▶ _Exercise instructions_: Check every line of the data below for "registered". Copy each one that has it.

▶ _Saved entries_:
_ _ _ _

## src/rtl/kiwi_run_directorate.sv

```systemverilog
// kiwi_run_directorate: run-control sequencer for a KiwiC-generated kernel.
// Holds the kernel in reset, arms it, gates its run enable, and reports the
// final syndrome and the number of enabled kernel cycles back to the host.
module kiwi_run_directorate #(
  parameter int CNT_W      = 32,
  parameter int RST_CYCLES = 4,
  parameter int WDOG_LIMIT = 4096
) (
  input  logic             clk,
  input  logic             reset,
  input  logic             start,
  input  logic             pause_req,
  input  logic             resume_req,
  input  logic             abort,
  input  logic [7:0]       dut_abend_syndrome,
  output logic             dut_reset,
  output logic             dut_run_enable,
  output logic             busy,
  output logic             done,
  output logic [7:0]       status_code,
  output logic [CNT_W-1:0] cycle_count,
  output logic [7:0]       unary_leds
);

  typedef enum logic [2:0] {
    S_IDLE,
    S_RESET_DUT,
    S_RUN,
    S_PAUSED,
    S_DONE,
    S_FAULT
  } state_t;

  localparam logic [7:0] SYN_RUNNING  = 8'hFF;
  localparam logic [7:0] SYN_EXIT_OK  = 8'h00;
  localparam logic [7:0] CODE_OK      = 8'h00;
  localparam logic [7:0] CODE_NO_ARM  = 8'hFC;
  localparam logic [7:0] CODE_ABORT   = 8'hFD;
  localparam logic [7:0] CODE_WDOG    = 8'hFE;

  localparam int              RC_W      = (RST_CYCLES > 1) ? $clog2(RST_CYCLES) : 1;
  localparam logic [RC_W-1:0] RC_LAST   = RC_W'(RST_CYCLES - 1);
  localparam logic [CNT_W-1:0] WDOG_LAST = CNT_W'(WDOG_LIMIT - 1);

  state_t           state, state_d;
  logic [RC_W-1:0]  rst_cnt, rst_cnt_d;
  logic             dut_reset_d;
  logic             run_enable_d;
  logic             busy_d;
  logic             done_d;
  logic [7:0]       status_d;
  logic [CNT_W-1:0] count_d;
  logic [7:0]       leds_d;

  logic syn_exit_ok;
  logic syn_abend;
  logic wdog_hit;

  function automatic logic [7:0] state_leds(input state_t s);
    logic [7:0] v;
    v = 8'h00;
    case (s)
      S_IDLE:      v = 8'h01;
      S_RESET_DUT: v = 8'h02;
      S_RUN:       v = 8'h04;
      S_PAUSED:    v = 8'h08;
      S_DONE:      v = 8'h10;
      S_FAULT:     v = 8'h20;
      default:     v = 8'h00;
    endcase
    return v;
  endfunction

  function automatic logic is_terminal(input state_t s);
    return (s == S_DONE) || (s == S_FAULT);
  endfunction

  // Decode the kernel syndrome and the watchdog threshold for this cycle.
  always_comb begin
    syn_exit_ok = (dut_abend_syndrome == SYN_EXIT_OK);
    syn_abend   = (dut_abend_syndrome != SYN_EXIT_OK) && (dut_abend_syndrome != SYN_RUNNING);
    wdog_hit    = (WDOG_LIMIT != 0) && (cycle_count == WDOG_LAST)
                  && (dut_abend_syndrome == SYN_RUNNING);
  end

  // Next-state and next-output logic; every output is registered from these.
  always_comb begin
    state_d      = state;
    rst_cnt_d    = rst_cnt;
    dut_reset_d  = dut_reset;
    run_enable_d = dut_run_enable;
    status_d     = status_code;
    count_d      = cycle_count;

    // The kernel advances on every edge where the gate is open, including
    // the edge on which we leave RUN, so count from the registered enable.
    if (dut_run_enable && (cycle_count != '1)) begin
      count_d = cycle_count + 1'b1;
    end

    case (state)
      S_IDLE, S_DONE, S_FAULT: begin
        if (start) begin
          state_d      = S_RESET_DUT;
          rst_cnt_d    = '0;
          dut_reset_d  = 1'b1;
          run_enable_d = 1'b0;
          count_d      = '0;
          status_d     = CODE_OK;
        end
      end

      S_RESET_DUT: begin
        if (abort) begin
          state_d      = S_FAULT;
          status_d     = CODE_ABORT;
          dut_reset_d  = 1'b0;
          run_enable_d = 1'b0;
        end else if (rst_cnt == RC_LAST) begin
          dut_reset_d = 1'b0;
          if (dut_abend_syndrome != SYN_RUNNING) begin
            state_d      = S_FAULT;
            status_d     = CODE_NO_ARM;
            run_enable_d = 1'b0;
          end else begin
            state_d      = S_RUN;
            run_enable_d = 1'b1;
          end
        end else begin
          rst_cnt_d = rst_cnt + 1'b1;
        end
      end

      S_RUN: begin
        if (abort) begin
          state_d      = S_FAULT;
          status_d     = CODE_ABORT;
          run_enable_d = 1'b0;
        end else if (syn_exit_ok) begin
          state_d      = S_DONE;
          status_d     = CODE_OK;
          run_enable_d = 1'b0;
        end else if (syn_abend) begin
          state_d      = S_FAULT;
          status_d     = dut_abend_syndrome;
          run_enable_d = 1'b0;
        end else if (wdog_hit) begin
          state_d      = S_FAULT;
          status_d     = CODE_WDOG;
          run_enable_d = 1'b0;
        end else if (pause_req) begin
          state_d      = S_PAUSED;
          run_enable_d = 1'b0;
        end
      end

      S_PAUSED: begin
        if (abort) begin
          state_d  = S_FAULT;
          status_d = CODE_ABORT;
        end else if (syn_exit_ok) begin
          state_d  = S_DONE;
          status_d = CODE_OK;
        end else if (syn_abend) begin
          state_d  = S_FAULT;
          status_d = dut_abend_syndrome;
        end else if (resume_req) begin
          state_d      = S_RUN;
          run_enable_d = 1'b1;
        end
      end

      default: begin
        state_d      = S_IDLE;
        dut_reset_d  = 1'b1;
        run_enable_d = 1'b0;
      end
    endcase

    busy_d = (state_d == S_RESET_DUT) || (state_d == S_RUN) || (state_d == S_PAUSED);
    done_d = is_terminal(state_d) && !is_terminal(state);
    leds_d = state_leds(state_d);
  end

  // State and output registers; reset parks the kernel in reset immediately.
  always_ff @(posedge clk or posedge reset) begin
    if (reset) begin
      state          <= S_IDLE;
      rst_cnt        <= '0;
      dut_reset      <= 1'b1;
      dut_run_enable <= 1'b0;
      busy           <= 1'b0;
      done           <= 1'b0;
      status_code    <= 8'h00;
      cycle_count    <= '0;
      unary_leds     <= 8'h01;
    end else begin
      state          <= state_d;
      rst_cnt        <= rst_cnt_d;
      dut_reset      <= dut_reset_d;
      dut_run_enable <= run_enable_d;
      busy           <= busy_d;
      done           <= done_d;
      status_code    <= status_d;
      cycle_count    <= count_d;
      unary_leds     <= leds_d;
    end
  end

endmodule

```

## config.mk

```make
export PLATFORM = sky130hd
export DESIGN_NAME = kiwi_run_directorate
export DESIGN_NICKNAME = d
export VERILOG_FILES = /design/src/rtl/kiwi_run_directorate.sv
export SDC_FILE = /design/constraint.sdc
export NUM_CORES = 1
export LEC_CHECK = 0
export CAP_MARGIN = 25
export CORE_MARGIN = 1.5
export CORE_UTILIZATION = 54
export CTS_CLUSTER_DIAMETER = 120
export DETAILED_ROUTE_END_ITERATION = 12
export PLACE_DENSITY = 0.95
export SLEW_MARGIN = 20
export SYNTH_ARGS = -nofsm -noshare
export SYNTH_HDL_FRONTEND = slang
export SYNTH_SLANG_ARGS = --single-unit
```

## constraint.sdc

```tcl
create_clock -name clk -period 3.35 [get_ports clk]
set_input_delay 0.67 -clock clk [delete_from_list [all_inputs] [get_ports clk]]
set_output_delay 0.67 -clock clk [all_outputs]
set_load 0.005 [all_outputs]
```

==> results.yml, run 1 <==
timing:
  hold_viol_final: 0
  clock_skew_ns: 0.00882
  finalSetupViolations: 0
  period_share: 0.796
  rsz0062_at_grt: "no"
  slew_viol_final: 0
  max_slew.worst_pin.slew_ns: 0.652
  min_period_ns: 2.67
  worst_slack_ns: 0.684
  holdWs_ns: 0.509
  tns_ns: 0
  slew_headroom: 0.561
  fmax_ghz: 0.375
clock_tree:
  cts_tree: "done"
  ctsResizeCount: 0
  worstSkewPairLatency_ns: 0.31
  cts_root_buffer: "clkbuf_8"
  clock-sinks: 55
  cts_max_level: 2
  hold_buffers: 0
  clockBufferDepth: 2
  cts_buffers: 5
  cts_setup_buffers: 0
  cts.clk_slew.worst_paths_ns: 0.09
global_routing:
  grt_pass1_vias: 2463
  antenna_found_initial: 0
  grt_pass1_wl_mm: 11.5
  globalRouteOverflowTotal: 0
  grt_max_degree: 33
  gr-usage-all-layers: 0.239
die:
  core_region_area_um2: 5200
  die_width_um: 77.1
  start_util: 0.570
  die_area_um2: 5950
  pin_count: 66
  row_count: 26
  fp.dieH_um: 77.1
finish:
  layout_commonest_cell: "clkdlybuf4s50_1"
  drive_gt1_frac: 0.0866
  antenna_cells: 0
  final_cell_mix: "clkdlybuf4s50_1, dfrtp_1, nor2_1, inv_1, nand2_1"
  instances_no_fill: 451
  fill_cells: 394
  area_growth_pct: 26.7
  nNetsFinal: 396
detailed_routing:
  vias: 2583
  wl_per_cell_um: 15.1
  first_iter_violations: 176
  drt-total-wl_mm: 6.79
  drc: 0
  avgViaCountPerCell: 5.73
  dr.pass1.iters: 5
  ant_nets: 0
logic_synthesis:
  async_reset_ff_frac: 1.00
  yosysTopAreaCell: "dfrtp_1"
  synth-edff-count: 0
  ys_warn_count: 0
  ys.flop_type: "dfrtp_1"
  syn_area_um2: 2970
  avgSynthCellArea_um2: 9.39
  seq_area_frac_synth: 0.465
  synth_cells: 316
  yosysTopAreaCellShare: 0.447
  ys_top_cells_by_area: "dfrtp_1, nor2_1, xnor2_1"
  synthDistinctLibCells: 56
  ys_ff_latch: 55
placement:
  place_inst: 443
  pre_cts_ws_ns: 0.400
  io_buffers: 63
  gp_congestion: 0.921
  hpwl_mm: 4.95
power_and_ir_drop:
  power.total_mw: 1.85
  ir_worst_vdd_mv: 0.254
  p_per_area_nw_per_um2: 493
  p_leak_nw: 1.54
setup_path:
  startpoint_type: "input pin"
  critPathKind: "input pin to flop"
  arrival_ns: 2.86
  required_ns: 3.54
  critical_path.max_fanout: 7
  cp-end-kind: "flop"
worst_hold_path:
  hp-class: "flop to flop"
status:
  status: "finished, final reports clean"
run:
  maxCapViolCount: 0
-- power by group --
part	switching (mW)	leakage [nW]	internal [mW]	total [mW]
Clock	0.212	0.0412	0.147	0.359
Combinational	0.297	0.767	0.339	0.636
Sequential	0.0860	0.736	0.771	0.856
-- cells by family after synthesis --
logic type               after synthesis  synth area share
AO/OA/AOI/OAI                         51             0.123
XOR/XNOR                              25            0.0738
adder cells (fa/ha/maj)                2           0.00843
buffers and inverters                 34            0.0456
flip-flops                            55             0.465
multiplexers                          11            0.0401
other                                  1           0.00126
AND/OR/NAND/NOR                      137             0.243
-- synthesized netlist by cell type, types with 2 or more instances --
cell,number
or4_1,4
buf_1,2
a211oi_1,2
and3_1,2
a31oi_1,2
or3_1,8
a21oi_1,16
and4_1,3
o21ai_0,9
mux2_2,2
mux2i_1,7
nor2_1,42
o21bai_1,2
or2_2,2
and2_1,2
nand2b_1,4
inv_1,22
clkbuf_1,8
nand3_1,10
o21a_1,2
nor4_1,7
nor2b_1,6
dfrtp_1,53
nand2_1,20
nor3b_1,2
ha_1,2
buf_4,2
xnor2_1,13
nand4_1,12
xor2_1,12
dfstp_2,2
a21o_1,2
nor3_1,8
or3_4,2
-- state kept, by name (all words and copies together) (netlist names) --
name / flops
cycle_count: 32
status_code: 8
unary_leds: 6
state: 3
rst_cnt: 2
busy: 1
done: 1
dut_reset: 1
dut_run_enable: 1
-- metal layers --
metal  vias up  share of wire  wire length [µm]  GRT usage
met5         -              0                 0          0
li1       1225              -                 -          -
met1      1243           0.42              2840      0.304
met3         7          0.066               448     0.0500
met4         0          0.010                70     0.0691
met2       108           0.51              3440      0.409
-- worst paths after layout --
path / slack, ns / from / depth (start not counted) / end
max: 0.68 / dut_abend_syndrome[2] / 7 / rst_cnt[0]
min in group asynchronous: 0.74 / reset / 2 / cycle_count[20]
max in group asynchronous: 1.95 / reset / 3 / dut_reset
max reg2reg: 0.90 / state[2] / 6 / rst_cnt[0]
min: 0.51 / status_code[1] / 1 / status_code[1]
min reg2reg: 0.51 / status_code[1] / 1 / status_code[1]
-- per-stage QoR --
stage,utilization,area (µm²)
2_1_floorplan,-,2970
3_3_place_gp,0.706,3670
3_5_place_dp,0.706,3670
4_1_cts,0.722,3760
5_1_grt,0.722,3760
6_report,0.722,3760
-- critical path, stage by stage --
cell and delay, ns:
clkdlybuf4s50_1 0.44, or4_1 0.59, o21ai_0 0.20, o221ai_1 0.13, a31oi_2 0.33, or3_4 0.21
mux2_4 0.29
-- layout make-up --
cell class	instances	area, µm²	area share
well taps	70	87.6	0.0233
clock buffers	6	72.6	0.0193
flip-flops and latches	55	1380	0.367
multi-input cells	228	1460	0.387
repair buffers	68	668	0.178
inverters	22	82.6	0.0220
clock inverters	2	12.5	0.00333
(Power assumes the default switching activity.)
==> run 2, diff against run 1 <==
CORE_UTILIZATION = 46   (was 54)
PLACE_DENSITY = 0.87   (was 0.95)
clock period = 2.1 ns   (was 3.35 ns; I/O delays follow)
==> results.yml, run 2 (synthesis results as in run 1) <==
clock_tree:
  worstSkewPairLatency_ns: 0.31
  cts_root_buffer: "clkbuf_8"
  cts_buffers: 5
  clock-sinks: 55
  cts_max_level: 2
  clockBufferDepth: 2
  cts_tree: "done"
  cts.clk_slew.worst_paths_ns: 0.10
timing:
  min_period_ns: 2.15
  rsz0062_at_grt: "yes"
  tns_ns: -0.0919
  finalSetupViolations: 3
  worst_slack_ns: -0.0490
  clock_skew_ns: 0.0160
  hold_viol_final: 0
  fmax_ghz: 0.465
  period_share: 1.02
  slew_viol_final: 0
  holdWs_ns: 0.455
finish:
  drive_gt1_frac: 0.286
  largest_reg_flops: 32
  antenna_cells: 0
  final_cell_area_um2: 4540
  largest-register: "cycle_count"
  area_growth_pct: 53.1
  nNetsFinal: 469
  reg_top3: "cycle_count (32), status_code (8), unary_leds (6)"
  layout_commonest_cell: "buf_4"
  final_cell_mix: "buf_4, clkdlybuf4s50_1, dfrtp_1, nor2_1, inv_1"
detailed_routing:
  dr.pass1.iters: 4
  ant_nets: 0
  avgViaCountPerCell: 5.44
  drc: 0
  drt-total-wl_mm: 8.13
  wl_per_cell_um: 15.3
  vias: 2887
  first_iter_violations: 122
setup_path:
  startpoint_type: "flop"
  r2r_cells: 8
  critical_path.max_fanout: 6
  arrival_ns: 2.37
  required_ns: 2.32
  critPathKind: "flop to flop"
  cp-end-kind: "flop"
global_routing:
  antenna_found_initial: 0
  globalRouteOverflowTotal: 0
  grt_pass1_vias: 2883
  grt_max_degree: 56
  grt_pass1_wl_mm: 13.2
  gr-usage-all-layers: 0.231
power_and_ir_drop:
  ir_worst_vdd_mv: 0.617
  p_per_area_nw_per_um2: 756
  p_leak_nw: 1.99
die:
  pin_count: 66
  row_count: 29
  die_area_um2: 6940
  die_width_um: 83.3
  fp.dieH_um: 83.3
  core_region_area_um2: 6280
  start_util: 0.473
placement:
  place_area_um2: 4200
  pre_cts_ws_ns: -0.482
  hpwl_mm: 5.65
  gp_congestion: 0.955
  io_buffers: 63
status:
  status: "finished, violations left"
  violations: "setup timing"
run:
  maxCapViolCount: 0
worst_hold_path:
  hp-class: "input pin to asynchronous set/reset pin"
-- run 2: final timing paths --
| path | endpoint | slack, ns | start |
|---|---|---|---|
| min | cycle_count[30] | 0.45 | reset |
| max in group asynchronous | dut_reset | 1.35 | reset |
| max reg2reg | status_code[4] | -0.05 | cycle_count[16] |
| max | status_code[4] | -0.05 | cycle_count[16] |
| min reg2reg | status_code[6] | 0.53 | status_code[6] |
| min in group clk | status_code[6] | 0.53 | status_code[6] |
-- run 2: critical path, stage by stage, from the launching register on --
cell and delay, ns:
dfrtp_1 0.44, nor4_4 0.31, nand4_1 0.12, buf_4 0.18, or3_4 0.36, o21ai_4 0.17
o211ai_4 0.11, buf_6 0.17, mux2i_2 0.21
-- run 2: metrics by stage --
stage           util  total power [mW]  std cells
2_1_floorplan      -              2.01        317
3_3_place_gp   0.669              2.56        512
3_5_place_dp   0.669              2.62        512
4_1_cts        0.704              3.43        526
5_1_grt        0.724              3.66        531
6_report       0.724              3.43        531
-- run 2: cell type report --
cell class                      count  area [µm²]
Inverter                           22        82.6
Clock inverter                      2        38.8
Multi-Input combinational cell    228        1630
Sequential cell                    55        1380
Timing Repair Buffer              141        1230
Fill cell                         437        1740
Clock buffer                        6        82.6
Tap cell                           77        96.3
-- run 2: power breakdown --
part	leakage (nW)	switching, mW	internal (mW)
sequential	0.735	0.0919	1.23
combinational	1.20	0.632	0.732
clock	0.0618	0.355	0.393
-- run 2: repair_timing --
action,4_1_cts,5_1_grt
buffers inserted,6,7
hold buffers,0,0
pin swaps,13,13
resized for setup,18,15
setup endpoints to repair,14,30
-- run 2: per-layer routing --
metal / GRT usage / up-vias / part of all wire
met2: 0.415 / 79 / 0.53
met4: 0.0773 / 0 / 0.020
li1: - / 1374 / -
met3: 0.0398 / 12 / 0.040
met5: 0 / - / 0
met1: 0.280 / 1422 / 0.41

_ _ _ _

▶ _Result of the task_:
  // Next-state and next-output logic; every output is registered from these.
    // the edge on which we leave RUN, so count from the registered enable.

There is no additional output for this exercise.